Find the word "sequential" in the data below and copy each line that holds it.

Collection entries:
------------

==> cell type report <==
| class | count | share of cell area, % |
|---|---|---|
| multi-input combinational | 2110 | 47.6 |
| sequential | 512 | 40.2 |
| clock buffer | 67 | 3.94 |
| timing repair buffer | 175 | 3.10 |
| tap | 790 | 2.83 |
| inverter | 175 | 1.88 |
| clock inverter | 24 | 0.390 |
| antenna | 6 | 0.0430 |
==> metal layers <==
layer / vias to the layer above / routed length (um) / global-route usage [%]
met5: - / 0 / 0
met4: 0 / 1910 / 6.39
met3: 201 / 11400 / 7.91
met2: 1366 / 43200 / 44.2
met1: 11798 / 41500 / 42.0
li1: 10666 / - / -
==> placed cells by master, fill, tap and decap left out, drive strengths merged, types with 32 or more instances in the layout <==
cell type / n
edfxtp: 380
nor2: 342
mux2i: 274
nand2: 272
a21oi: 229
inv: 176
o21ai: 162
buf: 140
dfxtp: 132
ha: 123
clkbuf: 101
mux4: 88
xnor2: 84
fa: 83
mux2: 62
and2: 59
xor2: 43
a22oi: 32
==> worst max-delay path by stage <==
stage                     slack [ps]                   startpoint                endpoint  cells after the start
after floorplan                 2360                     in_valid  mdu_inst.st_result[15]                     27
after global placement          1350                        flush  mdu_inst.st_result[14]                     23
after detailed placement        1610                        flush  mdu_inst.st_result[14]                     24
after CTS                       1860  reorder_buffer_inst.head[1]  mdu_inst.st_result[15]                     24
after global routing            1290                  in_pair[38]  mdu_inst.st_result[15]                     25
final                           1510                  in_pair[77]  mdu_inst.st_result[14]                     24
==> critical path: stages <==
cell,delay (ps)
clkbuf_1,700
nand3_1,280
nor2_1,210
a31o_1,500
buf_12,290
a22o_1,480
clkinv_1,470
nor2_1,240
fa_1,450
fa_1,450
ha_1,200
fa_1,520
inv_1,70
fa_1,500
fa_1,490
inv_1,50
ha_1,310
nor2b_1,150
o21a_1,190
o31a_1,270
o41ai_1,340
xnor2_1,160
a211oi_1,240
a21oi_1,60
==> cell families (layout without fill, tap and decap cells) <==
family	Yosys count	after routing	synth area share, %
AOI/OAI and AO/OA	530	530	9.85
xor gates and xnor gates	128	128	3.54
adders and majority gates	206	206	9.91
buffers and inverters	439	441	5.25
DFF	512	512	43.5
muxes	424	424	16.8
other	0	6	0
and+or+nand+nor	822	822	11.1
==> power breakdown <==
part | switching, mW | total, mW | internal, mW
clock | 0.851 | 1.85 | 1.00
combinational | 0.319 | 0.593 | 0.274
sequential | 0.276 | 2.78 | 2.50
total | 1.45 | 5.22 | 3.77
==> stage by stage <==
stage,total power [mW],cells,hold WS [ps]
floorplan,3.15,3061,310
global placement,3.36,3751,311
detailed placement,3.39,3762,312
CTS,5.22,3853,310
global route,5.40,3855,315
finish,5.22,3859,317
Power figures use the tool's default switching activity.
`config.mk`:
```
export PLATFORM = sky130hd
export DESIGN_NAME = rv_core
export DESIGN_NICKNAME = d
export VERILOG_FILES = /design/src/logic/rv_pkg.sv /design/src/logic/rv_core.sv /design/src/logic/rv_decode.sv /design/src/logic/rv_execute.sv /design/src/logic/rv_fetch.sv /design/src/logic/rv_regfile.sv /design/src/logic/rv_result.sv
export SDC_FILE = /design/constraint.sdc
export NUM_CORES = 2
export LEC_CHECK = 0
export CORE_ASPECT_RATIO = 1.25
export CORE_MARGIN = 3
export CORE_UTILIZATION = 44
export DETAILED_ROUTE_END_ITERATION = 7
export DONT_BUFFER_PORTS = 1
export GPL_TIMING_DRIVEN = 0
export SYNTH_ARGS = -nofsm -noshare
export SYNTH_HDL_FRONTEND = slang
export SYNTH_SLANG_ARGS = --single-unit
```
`constraint.sdc`:
```
create_clock -name clk -period 20.8 [get_ports clk]
set_input_delay 1.04 -clock clk [delete_from_list [all_inputs] [get_ports clk]]
set_output_delay 1.04 -clock clk [all_outputs]
set_load 0.005 [all_outputs]
```
**src/hw/xr_pkg.sv**
```systemverilog
/*
 * XR memory block shared definitions
 *   word and address types
 *   base addresses of the XR memory regions
 *   host request struct
 */

package xr_pkg;

    // one data word on every XR port
    typedef logic [15:0] word_t;

    // one XR address
    typedef logic [15:0] addr_t;

    // region bases, a region is chosen by address bits 15..13
    // anything with bit 15 clear is a control register
    localparam addr_t XR_COLOR_MEM  = 16'h8000;
    localparam addr_t XR_TILE_MEM   = 16'hA000;
    localparam addr_t XR_COPPER_MEM = 16'hC000;

    // host request, held by the host until acknowledged
    typedef struct packed {
        // 1 for write, 0 for read
        logic  wr;
        addr_t addr;
        // write data, ignored on reads
        word_t data;
    } xr_req_t;

endpackage
```
**src/hw/xr_ctrl_regs.sv**
```systemverilog
/*
 * XR control registers
 *   eight word registers on the XR register bus
 *   synchronous write, combinational read
 *   addresses 8..127 read zero and ignore writes
 */

`timescale 1ns/10ps

module xr_ctrl_regs (
    input  logic          clk,
    input  logic          reset_i,
    input  logic          xreg_wr_i,
    input  logic [6:0]    xreg_addr_i,
    input  xr_pkg::word_t xreg_data_i,
    output xr_pkg::word_t xreg_data_o
);

    localparam int NUM_REGS = 8;

    xr_pkg::word_t regs [NUM_REGS];

    // only the low eight addresses are backed by storage
    logic addr_valid;
    logic [2:0] reg_idx;

    assign addr_valid = (xreg_addr_i[6:3] == 4'h0);
    assign reg_idx    = xreg_addr_i[2:0];

    always_ff @(posedge clk) begin
        if (reset_i) begin
            for (int i = 0; i < NUM_REGS; i++) begin
                regs[i] <= '0;
            end
        end else if (xreg_wr_i && addr_valid) begin
            regs[reg_idx] <= xreg_data_i;
        end
    end

    // read mux, unmapped addresses return zero
    always_comb begin
        xreg_data_o = '0;
        if (addr_valid) begin
            xreg_data_o = regs[reg_idx];
        end
    end

endmodule

```
**src/fetch_pkg.sv**
```systemverilog
////////////////////////////////////////////////////////////
// RV32 fetch stage types; all widths fixed by the ISA
////////////////////////////////////////////////////////////

`default_nettype none

package fetch_pkg;

  // data and address width
  localparam int XLEN = 32;

  // register file geometry
  localparam int REG_IDX_W = 5;
  localparam int REG_COUNT = 32;

  // rs field positions inside an instruction word
  localparam int RS1_LSB = 15;
  localparam int RS2_LSB = 20;

  typedef logic [XLEN-1:0]      addr_t;
  typedef logic [XLEN-1:0]      word_t;
  typedef logic [REG_IDX_W-1:0] reg_idx_t;

  // pc after reset
  localparam addr_t RESET_PC = 32'h0000_0000;

  // one uncompressed instruction per step
  localparam addr_t PC_STEP = 32'd4;

  // fetch controller states
  typedef enum logic [1:0] {
    IDLE     = 2'd0,
    WAIT_ACK = 2'd1,
    DISCARD  = 2'd2
  } fetch_state_e;

  // payload toward decode, also the buffer entry
  typedef struct packed {
    addr_t pc;
    word_t ir;
  } fetch_out_t;

endpackage

`default_nettype wire
```
**src/fetch_stage.sv**
```systemverilog
////////////////////////////////////////////////////////////
// register reads follow the buffer head, valid with fetch_vld
////////////////////////////////////////////////////////////

`timescale 1ns/10ps
`default_nettype none

module fetch_stage (
  input  logic                  clk,
  input  logic                  rst_n,
  output fetch_pkg::addr_t      instr_addr,
  output logic                  instr_req,
  input  fetch_pkg::word_t      instr_data,
  input  logic                  instr_ack,
  output fetch_pkg::fetch_out_t fetch,
  output logic                  fetch_vld,
  input  logic                  fetch_rdy,
  input  logic                  branch,
  input  fetch_pkg::addr_t      branch_target,
  output fetch_pkg::word_t      regrd_rs1,
  output fetch_pkg::word_t      regrd_rs2,
  input  logic                  regwr_en,
  input  fetch_pkg::reg_idx_t   regwr_sel,
  input  fetch_pkg::word_t      regwr_data
);

  logic                word_accept;
  logic                full;
  fetch_pkg::reg_idx_t rs1_sel;
  fetch_pkg::reg_idx_t rs2_sel;

  // rs fields of the instruction at the buffer head
  assign rs1_sel = fetch.ir[fetch_pkg::RS1_LSB +: fetch_pkg::REG_IDX_W];
  assign rs2_sel = fetch.ir[fetch_pkg::RS2_LSB +: fetch_pkg::REG_IDX_W];

  // the pc is the memory address
  fetch_pc u_pc (
    .clk          (clk),
    .rst_n        (rst_n),
    .branch       (branch),
    .branch_target(branch_target),
    .word_accept  (word_accept),
    .pc           (instr_addr)
  );

  fetch_ctrl u_ctrl (
    .clk        (clk),
    .rst_n      (rst_n),
    .branch     (branch),
    .full       (full),
    .instr_ack  (instr_ack),
    .instr_req  (instr_req),
    .word_accept(word_accept)
  );

  fetch_buffer u_buf (
    .clk        (clk),
    .rst_n      (rst_n),
    .branch     (branch),
    .word_accept(word_accept),
    .pc         (instr_addr),
    .instr_data (instr_data),
    .fetch      (fetch),
    .fetch_vld  (fetch_vld),
    .fetch_rdy  (fetch_rdy),
    .full       (full)
  );

  fetch_regfile u_rf (
    .clk       (clk),
    .rst_n     (rst_n),
    .rs1_sel   (rs1_sel),
    .rs2_sel   (rs2_sel),
    .rs1_data  (regrd_rs1),
    .rs2_data  (regrd_rs2),
    .regwr_en  (regwr_en),
    .regwr_sel (regwr_sel),
    .regwr_data(regwr_data)
  );

endmodule

`default_nettype wire

```
**src/fetch_regfile.sv**
```systemverilog
////////////////////////////////////////////////////////////
// no write-to-read bypass; a write shows one cycle later
////////////////////////////////////////////////////////////

`timescale 1ns/10ps
`default_nettype none

module fetch_regfile (
  input  logic                clk,
  input  logic                rst_n,
  input  fetch_pkg::reg_idx_t rs1_sel,
  input  fetch_pkg::reg_idx_t rs2_sel,
  output fetch_pkg::word_t    rs1_data,
  output fetch_pkg::word_t    rs2_data,
  input  logic                regwr_en,
  input  fetch_pkg::reg_idx_t regwr_sel,
  input  fetch_pkg::word_t    regwr_data
);

  fetch_pkg::word_t regs [fetch_pkg::REG_COUNT];

  // x0 is never written
  always_ff @(posedge clk) begin
    if (!rst_n) begin
      for (int i = 0; i < fetch_pkg::REG_COUNT; i++) begin
        regs[i] <= '0;
      end
    end else if (regwr_en && (regwr_sel != '0)) begin
      regs[regwr_sel] <= regwr_data;
    end
  end

  // combinational reads, x0 forced to zero
  always_comb begin
    if (rs1_sel == '0) begin
      rs1_data = '0;
    end else begin
      rs1_data = regs[rs1_sel];
    end
  end

  always_comb begin
    if (rs2_sel == '0) begin
      rs2_data = '0;
    end else begin
      rs2_data = regs[rs2_sel];
    end
  end

endmodule

`default_nettype wire

```
**src/fetch_buffer.sv**
```systemverilog
////////////////////////////////////////////////////////////
// two entries; a write while full is never issued by
// the controller, so it is not checked here
////////////////////////////////////////////////////////////

`timescale 1ns/10ps
`default_nettype none

module fetch_buffer (
  input  logic                  clk,
  input  logic                  rst_n,
  input  logic                  branch,
  input  logic                  word_accept,
  input  fetch_pkg::addr_t      pc,
  input  fetch_pkg::word_t      instr_data,
  output fetch_pkg::fetch_out_t fetch,
  output logic                  fetch_vld,
  input  logic                  fetch_rdy,
  output logic                  full
);

  // head drives decode directly, tail is the second slot
  fetch_pkg::fetch_out_t head_q;
  fetch_pkg::fetch_out_t tail_q;
  fetch_pkg::fetch_out_t new_entry;
  logic                  head_vld;
  logic                  tail_vld;
  logic                  pop;

  assign new_entry = '{pc: pc, ir: instr_data};
  assign pop       = head_vld && fetch_rdy;

  // occupancy flags
  always_ff @(posedge clk) begin
    if (!rst_n || branch) begin
      head_vld <= 1'b0;
      tail_vld <= 1'b0;
    end else if (pop && !word_accept) begin
      head_vld <= tail_vld;
      tail_vld <= 1'b0;
    end else if (word_accept && !pop) begin
      head_vld <= 1'b1;
      tail_vld <= head_vld;
    end
  end

  // payload moves without reset
  always_ff @(posedge clk) begin
    if (pop) begin
      if (tail_vld) begin
        head_q <= tail_q;
        tail_q <= new_entry;
      end else begin
        head_q <= new_entry;
      end
    end else if (word_accept) begin
      if (head_vld) begin
        tail_q <= new_entry;
      end else begin
        head_q <= new_entry;
      end
    end
  end

  assign fetch     = head_q;
  assign fetch_vld = head_vld;
  assign full      = tail_vld;

endmodule

`default_nettype wire

```
**src/fetch_ctrl.sv**
```systemverilog
////////////////////////////////////////////////////////////
// one outstanding request at a time; no request starts
// while the buffer is full or a branch is present
////////////////////////////////////////////////////////////

`timescale 1ns/10ps
`default_nettype none

module fetch_ctrl (
  input  logic clk,
  input  logic rst_n,
  input  logic branch,
  input  logic full,
  input  logic instr_ack,
  output logic instr_req,
  output logic word_accept
);

  fetch_pkg::fetch_state_e state_q;
  fetch_pkg::fetch_state_e state_d;

  always_comb begin
    state_d     = state_q;
    word_accept = 1'b0;

    case (state_q)
      fetch_pkg::IDLE: begin
        if (!full && !branch) begin
          state_d = fetch_pkg::WAIT_ACK;
        end
      end

      fetch_pkg::WAIT_ACK: begin
        if (branch) begin
          // ack together with branch ends the request right away
          state_d = instr_ack ? fetch_pkg::IDLE : fetch_pkg::DISCARD;
        end else if (instr_ack) begin
          state_d     = fetch_pkg::IDLE;
          word_accept = 1'b1;
        end
      end

      fetch_pkg::DISCARD: begin
        // stale word, wait for it but never keep it
        if (instr_ack) begin
          state_d = fetch_pkg::IDLE;
        end
      end

      default: begin
        state_d = fetch_pkg::IDLE;
      end
    endcase
  end

  always_ff @(posedge clk) begin
    if (!rst_n) begin
      state_q <= fetch_pkg::IDLE;
    end else begin
      state_q <= state_d;
    end
  end

  // request held until the ack cycle, also for a stale word
  assign instr_req = (state_q == fetch_pkg::WAIT_ACK) ||
                     (state_q == fetch_pkg::DISCARD);

endmodule

`default_nettype wire

```
**src/fetch_pc.sv**
```systemverilog
////////////////////////////////////////////////////////////
// a branch moves pc, and so instr_addr, even while a
// request is pending; the word then in flight is dropped
////////////////////////////////////////////////////////////

`timescale 1ns/10ps
`default_nettype none

module fetch_pc (
  input  logic            clk,
  input  logic            rst_n,
  input  logic            branch,
  input  fetch_pkg::addr_t branch_target,
  input  logic            word_accept,
  output fetch_pkg::addr_t pc
);

  fetch_pkg::addr_t pc_next;

  // branch wins over a word accepted in the same cycle
  always_comb begin
    pc_next = pc;
    if (branch) begin
      pc_next = branch_target;
    end else if (word_accept) begin
      pc_next = pc + fetch_pkg::PC_STEP;
    end
  end

  always_ff @(posedge clk) begin
    if (!rst_n) begin
      pc <= fetch_pkg::RESET_PC;
    end else begin
      pc <= pc_next;
    end
  end

endmodule

`default_nettype wire

```
[config.mk]
export PLATFORM = sky130hd
export DESIGN_NAME = cache_req_decode
export DESIGN_NICKNAME = d
export VERILOG_FILES = /design/src/cache_mem_pkg.sv /design/src/cache_req_decode.sv
export SDC_FILE = /design/constraint.sdc
export NUM_CORES = 1
export LEC_CHECK = 0
export BUFFER_PORTS_ARGS = -buffer_cell sky130_fd_sc_hd__buf_2
export CAP_MARGIN = 20
export CELL_PAD_IN_SITES_DETAIL_PLACEMENT = 0
export CELL_PAD_IN_SITES_GLOBAL_PLACEMENT = 1
export CORE_MARGIN = 10
export CORE_UTILIZATION = 12
export DETAILED_ROUTE_END_ITERATION = 10
export GPL_TIMING_DRIVEN = 0
export PLACE_DENSITY_LB_ADDON = 0.1
export SLEW_MARGIN = 10
export SYNTH_ARGS = -nofsm -noshare
export SYNTH_HDL_FRONTEND = slang
export SYNTH_SLANG_ARGS = --single-unit
export TNS_END_PERCENT = 10
[constraint.sdc]
create_clock -name vclk -period 1.4
set_input_delay 0.28 -clock vclk [all_inputs]
set_output_delay 0.28 -clock vclk [all_outputs]
set_load 0.02 [all_outputs]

------------

- [YOUR RESPONSE]
| sequential | 512 | 40.2 |
sequential | 0.276 | 2.78 | 2.50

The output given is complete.